The wealth gap in the Netherlands is much wider than previously thought, according to a report by four leading economists in economic journal ESB.
The research, quoted by the Volkskrant, suggests the wealthiest 1% of Dutch households own one third of the Netherlands’ private assets, not one quarter as earlier thought.
Using tax office information and their own investigations – plus an earlier hunch based on the billions in the annual Quote 500 rich list – they also conclude that the richest 0.1%, or some 7,750 households, own a sixth, rather than one tenth of the nation’s wealth.

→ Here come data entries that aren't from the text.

--- src/rtl/microcode_decoder.sv ---
// Instruction decoder: accepts 8-bit instructions and issues registered per-cycle
// control words for the X/Y/Z registers; supports back-to-back issue with no bubble.
module microcode_decoder
  import microcode_decoder_pkg::*;
#(
  parameter logic [3:0] CLEAR  = CODE_CLEAR,
  parameter logic [3:0] LOAD   = CODE_LOAD,
  parameter logic [3:0] HOLD   = CODE_HOLD,
  parameter logic [3:0] SHIFTR = CODE_SHIFTR
) (
  input logic                clock,
  input logic                reset_n,
  microcode_decoder_if.slave bus
);

  state_e     state_q, state_d;
  logic [3:0] step_q, step_d;
  opcode_e    opcode_q, opcode_d;
  logic [3:0] count_q, count_d;
  logic [3:0] tx_q, tx_d, ty_q, ty_d, tz_q, tz_d;
  logic       last_q, last_d;
  logic       illegal_q, illegal_d;

  logic       accept;
  logic       load_word;
  opcode_e    rom_op;
  logic [3:0] rom_step;
  logic [3:0] rom_count;
  ctrl_word_t rom_word;

  // The ROM looks up the word for the *next* cycle so the outputs can be registered.
  microcode_rom #(
    .CLEAR (CLEAR),
    .LOAD  (LOAD),
    .HOLD  (HOLD),
    .SHIFTR(SHIFTR)
  ) u_rom (
    .opcode_i(rom_op),
    .step_i  (rom_step),
    .count_i (rom_count),
    .word_o  (rom_word)
  );

  assign bus.instr_ready = (state_q == ST_IDLE) || last_q;
  assign accept          = bus.instr_valid && bus.instr_ready;

  always_comb begin
    state_d   = state_q;
    step_d    = step_q;
    opcode_d  = opcode_q;
    count_d   = count_q;
    rom_op    = opcode_q;
    rom_step  = step_q + 4'd1;
    rom_count = count_q;
    load_word = 1'b0;
    if (accept) begin
      state_d   = ST_EXEC;
      step_d    = 4'd0;
      opcode_d  = opcode_of(bus.instr);
      count_d   = bus.instr[3:0];
      rom_op    = opcode_of(bus.instr);
      rom_step  = 4'd0;
      rom_count = bus.instr[3:0];
      load_word = 1'b1;
    end else if (state_q == ST_EXEC && !last_q) begin
      step_d    = step_q + 4'd1;
      load_word = 1'b1;
    end else if (state_q == ST_EXEC) begin
      state_d = ST_IDLE;
      step_d  = 4'd0;
    end

    tx_d      = HOLD;
    ty_d      = HOLD;
    tz_d      = HOLD;
    last_d    = 1'b0;
    illegal_d = 1'b0;
    if (load_word) begin
      tx_d      = rom_word.tx;
      ty_d      = rom_word.ty;
      tz_d      = rom_word.tz;
      last_d    = rom_word.last;
      illegal_d = (rom_op == OP_ILL);
    end
  end

  always_ff @(posedge clock) begin
    if (!reset_n) begin
      state_q   <= ST_IDLE;
      step_q    <= 4'd0;
      opcode_q  <= OP_NOP;
      count_q   <= 4'd0;
      tx_q      <= HOLD;
      ty_q      <= HOLD;
      tz_q      <= HOLD;
      last_q    <= 1'b0;
      illegal_q <= 1'b0;
    end else begin
      state_q   <= state_d;
      step_q    <= step_d;
      opcode_q  <= opcode_d;
      count_q   <= count_d;
      tx_q      <= tx_d;
      ty_q      <= ty_d;
      tz_q      <= tz_d;
      last_q    <= last_d;
      illegal_q <= illegal_d;
    end
  end

  assign bus.tx        = tx_q;
  assign bus.ty        = ty_q;
  assign bus.tz        = tz_q;
  assign bus.tula      = ALU_ADD;
  assign bus.busy      = (state_q == ST_EXEC);
  assign bus.done      = last_q;
  assign bus.illegal   = illegal_q;
  assign bus.dbg_state = state_q;
  assign bus.dbg_step  = step_q;

endmodule
[src/rtl/octave_select.sv]
`default_nettype none
// ============================================================================
//  Module      : octave_select
//  Description : Octave selector for the synth front end. Converts the
//                synchronised octave-up / octave-down button levels into a
//                registered octave index. Supports saturating or wrapping
//                limits, a programmable reset octave, and optional
//                press-and-hold auto-repeat.
//
//  Ports
//    clk         in   1      system clock, rising edge
//    rst         in   1      synchronous active-high reset
//    oct_up      in   1      octave-up level (index - 1)
//    oct_down    in   1      octave-down level (index + 1)
//    oct_switch  out  OCT_W  current octave index, 0 = highest pitch
//    oct_changed out  1      one-cycle pulse when oct_switch changes
//    limit_hit   out  1      one-cycle pulse on a step refused at a limit
//    at_min      out  1      oct_switch == 0 (combinational)
//    at_max      out  1      oct_switch == NUM_OCT-1 (combinational)
//
//  Revision    : 1.0 - initial release
// ============================================================================
module octave_select #(
    parameter int NUM_OCT       = 4,
    parameter int OCT_W         = $clog2(NUM_OCT),
    parameter int DEFAULT_OCT   = 0,
    parameter int WRAP          = 0,
    parameter int REPEAT_EN     = 0,
    parameter int HOLD_CYCLES   = 1000,
    parameter int REPEAT_CYCLES = 250
) (
    input  logic             clk,
    input  logic             rst,
    input  logic             oct_up,
    input  logic             oct_down,
    output logic [OCT_W-1:0] oct_switch,
    output logic             oct_changed,
    output logic             limit_hit,
    output logic             at_min,
    output logic             at_max
);

    localparam int c_tmr_max = (HOLD_CYCLES > REPEAT_CYCLES) ? HOLD_CYCLES : REPEAT_CYCLES;
    localparam int c_tmr_w   = $clog2(c_tmr_max + 1);

    localparam logic [c_tmr_w-1:0] c_hold_ld = c_tmr_w'(HOLD_CYCLES - 1);
    localparam logic [c_tmr_w-1:0] c_rep_ld  = c_tmr_w'(REPEAT_CYCLES - 1);
    localparam logic [OCT_W-1:0]   c_last    = OCT_W'(NUM_OCT - 1);
    localparam logic [OCT_W-1:0]   c_default = OCT_W'(DEFAULT_OCT);
    localparam logic               c_wrap    = (WRAP != 0);

    typedef enum logic [1:0] {
        S_IDLE    = 2'd0,
        S_HOLD_DN = 2'd1,
        S_HOLD_UP = 2'd2,
        S_BOTH    = 2'd3
    } state_t;

    state_t             r_state;
    logic [c_tmr_w-1:0] r_tmr;
    logic [OCT_W-1:0]   r_idx;
    logic               r_up_q;
    logic               r_down_q;
    logic               r_changed;
    logic               r_limit;

    logic               w_up_rise;
    logic               w_dn_rise;
    logic [OCT_W-1:0]   w_dn_idx;
    logic               w_dn_lim;
    logic [OCT_W-1:0]   w_up_idx;
    logic               w_up_lim;
    logic [OCT_W-1:0]   w_rep_idx;
    logic               w_rep_lim;

    assign w_up_rise = oct_up & ~r_up_q;
    assign w_dn_rise = oct_down & ~r_down_q;

    // Outcome of a down step and of an up step from the current index.
    // A refused step (saturating mode at a limit) leaves the index alone.
    always_comb begin
        w_dn_lim = 1'b0;
        w_up_lim = 1'b0;
        if (r_idx == c_last) begin
            w_dn_idx = c_wrap ? '0 : r_idx;
            w_dn_lim = ~c_wrap;
        end else begin
            w_dn_idx = r_idx + OCT_W'(1);
        end
        if (r_idx == '0) begin
            w_up_idx = c_wrap ? c_last : r_idx;
            w_up_lim = ~c_wrap;
        end else begin
            w_up_idx = r_idx - OCT_W'(1);
        end
    end

    // Repeat steps go in the direction of the button being held.
    assign w_rep_idx = (r_state == S_HOLD_DN) ? w_dn_idx : w_up_idx;
    assign w_rep_lim = (r_state == S_HOLD_DN) ? w_dn_lim : w_up_lim;

    always_ff @(posedge clk) begin
        if (rst) begin
            r_state   <= S_IDLE;
            r_tmr     <= '0;
            r_idx     <= c_default;
            r_up_q    <= 1'b0;
            r_down_q  <= 1'b0;
            r_changed <= 1'b0;
            r_limit   <= 1'b0;
        end else begin
            r_up_q    <= oct_up;
            r_down_q  <= oct_down;
            r_changed <= 1'b0;
            r_limit   <= 1'b0;
            if (oct_up && oct_down) begin
                // Chords never step; the hold timer is abandoned.
                r_state <= S_BOTH;
                r_tmr   <= '0;
            end else if (r_state == S_BOTH) begin
                // The button still held after a chord has no new edge,
                // so it must be released before anything else happens.
                if (!oct_up && !oct_down) begin
                    r_state <= S_IDLE;
                end
            end else if (w_dn_rise) begin
                r_state   <= S_HOLD_DN;
                r_tmr     <= c_hold_ld;
                r_idx     <= w_dn_idx;
                r_changed <= ~w_dn_lim;
                r_limit   <= w_dn_lim;
            end else if (w_up_rise) begin
                r_state   <= S_HOLD_UP;
                r_tmr     <= c_hold_ld;
                r_idx     <= w_up_idx;
                r_changed <= ~w_up_lim;
                r_limit   <= w_up_lim;
            end else if ((r_state == S_HOLD_DN && !oct_down) ||
                         (r_state == S_HOLD_UP && !oct_up)) begin
                r_state <= S_IDLE;
                r_tmr   <= '0;
            end else if (r_state != S_IDLE && REPEAT_EN != 0) begin
                if (r_tmr == '0) begin
                    r_tmr     <= c_rep_ld;
                    r_idx     <= w_rep_idx;
                    r_changed <= ~w_rep_lim;
                    r_limit   <= w_rep_lim;
                end else begin
                    r_tmr <= r_tmr - c_tmr_w'(1);
                end
            end
        end
    end

    assign oct_switch  = r_idx;
    assign oct_changed = r_changed;
    assign limit_hit   = r_limit;
    assign at_min      = (r_idx == '0);
    assign at_max      = (r_idx == c_last);

endmodule
`default_nettype wire
`src/rtl/lu_pkg.sv`:
```
// Shared op encodings for the pipelined logic unit.
// Pure definitions; no latency or flow control of its own.
// Imported by the lane datapath and the pipeline top.
package lu_pkg;
    localparam int LU_OPW = 3;

    localparam logic [LU_OPW-1:0] LU_AND   = 3'd0;
    localparam logic [LU_OPW-1:0] LU_OR    = 3'd1;
    localparam logic [LU_OPW-1:0] LU_XOR   = 3'd2;
    localparam logic [LU_OPW-1:0] LU_NOR   = 3'd3;
    localparam logic [LU_OPW-1:0] LU_ANDN  = 3'd4;
    localparam logic [LU_OPW-1:0] LU_ORN   = 3'd5;
    localparam logic [LU_OPW-1:0] LU_XNOR  = 3'd6;
    localparam logic [LU_OPW-1:0] LU_PASSA = 3'd7;
endpackage

```
`src/rtl/logic_lane_op.sv`:
```
// One lane of the bitwise op datapath plus its all-zero flag.
// Purely combinational, zero latency.
// No flow control; the enclosing pipeline owns the handshakes.
module logic_lane_op
    import lu_pkg::*;
#(
    parameter int LW = 32
) (
    input  logic [LU_OPW-1:0] op,
    input  logic [LW-1:0]     a,
    input  logic [LW-1:0]     b,
    output logic [LW-1:0]     res,
    output logic              zero
);

    always_comb begin
        res = a;
        case (op)
            LU_AND:   res = a & b;
            LU_OR:    res = a | b;
            LU_XOR:   res = a ^ b;
            LU_NOR:   res = ~(a | b);
            LU_ANDN:  res = a & ~b;
            LU_ORN:   res = a | ~b;
            LU_XNOR:  res = ~(a ^ b);
            LU_PASSA: res = a;
            default:  res = a;
        endcase
        zero = (res == '0);
    end

endmodule

```
`src/rtl/logic_unit_pipe.sv`:
```
// Two-stage pipelined bitwise logic unit with per-lane zero flags and op counter.
// Latency 2 cycles from input handshake to out_valid; 1 op/cycle throughput.
// in_ready is combinational from out_ready (no skid); outputs hold while stalled.
module logic_unit_pipe
    import lu_pkg::*;
#(
    parameter int WIDTH = 32,
    parameter int LANES = 1,
    parameter int CNTW  = 16
) (
    input  logic              clk,
    input  logic              rst_n,
    input  logic              in_valid,
    output logic              in_ready,
    input  logic [LU_OPW-1:0] in_op,
    input  logic [WIDTH-1:0]  in_a,
    input  logic [WIDTH-1:0]  in_b,
    output logic              out_valid,
    input  logic              out_ready,
    output logic [WIDTH-1:0]  out_res,
    output logic [LANES-1:0]  out_zero,
    input  logic              cnt_clr,
    output logic [CNTW-1:0]   cnt_done
);

    localparam int LW = WIDTH / LANES;

    typedef struct packed {
        logic [LU_OPW-1:0] op;
        logic [WIDTH-1:0]  a;
        logic [WIDTH-1:0]  b;
    } s1_t;

    s1_t              s1_q;
    logic             s1_valid;
    logic             s2_valid;
    logic             s2_adv;
    logic             out_fire;
    logic [WIDTH-1:0] res_d;
    logic [LANES-1:0] zero_d;

    assign s2_adv    = s1_valid && (!s2_valid || out_ready);
    assign in_ready  = !s1_valid || s2_adv;
    assign out_fire  = s2_valid && out_ready;
    assign out_valid = s2_valid;

    // Zero flags come from the result being loaded into S2, never from S2 itself.
    for (genvar l = 0; l < LANES; l++) begin : g_lane
        logic_lane_op #(.LW(LW)) u_lane (
            .op   (s1_q.op),
            .a    (s1_q.a[l*LW +: LW]),
            .b    (s1_q.b[l*LW +: LW]),
            .res  (res_d[l*LW +: LW]),
            .zero (zero_d[l])
        );
    end

    always_ff @(posedge clk or negedge rst_n) begin
        if (!rst_n) begin
            s1_valid <= 1'b0;
            s1_q     <= '0;
        end else if (in_ready) begin
            s1_valid <= in_valid;
            if (in_valid) begin
                s1_q <= '{op: in_op, a: in_a, b: in_b};
            end
        end
    end

    always_ff @(posedge clk or negedge rst_n) begin
        if (!rst_n) begin
            s2_valid <= 1'b0;
            out_res  <= '0;
            out_zero <= '0;
        end else if (s2_adv) begin
            s2_valid <= 1'b1;
            out_res  <= res_d;
            out_zero <= zero_d;
        end else if (out_ready) begin
            s2_valid <= 1'b0;
        end
    end

    always_ff @(posedge clk or negedge rst_n) begin
        if (!rst_n) begin
            cnt_done <= '0;
        end else if (cnt_clr) begin
            cnt_done <= '0;
        end else if (out_fire) begin
            cnt_done <= cnt_done + 1'b1;
        end
    end

endmodule

```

The new findings put wealth inequality in the Netherlands in an entirely different light, the experts, who include four former CPB chief Coen Teulings and Utrecht university economics professor Bas van Bavel, said.
The CBS figures, which indicate that the wealth gap is wide but has been closing since 2014, are ‘too rosy’, they said but that the CBS cannot be blamed for getting it wrong ‘because there is much that happens beyond their knowledge’. Some 4% of Dutch wealth – some €60bn – has been hidden away in tax havens, for instance.
The experts admit that their estimations are not watertight either, because much is unknown about the extent of the wealth accumulated in the Netherlands, and its whereabouts.
They are now urging action by the government to get to the bottom of who owns how much, and where as quickly as possible.
The next CBS figures on wealth inequality will only become clear after the tax data of 2020 have been processed, the paper said, and that will not be until the election in March next year.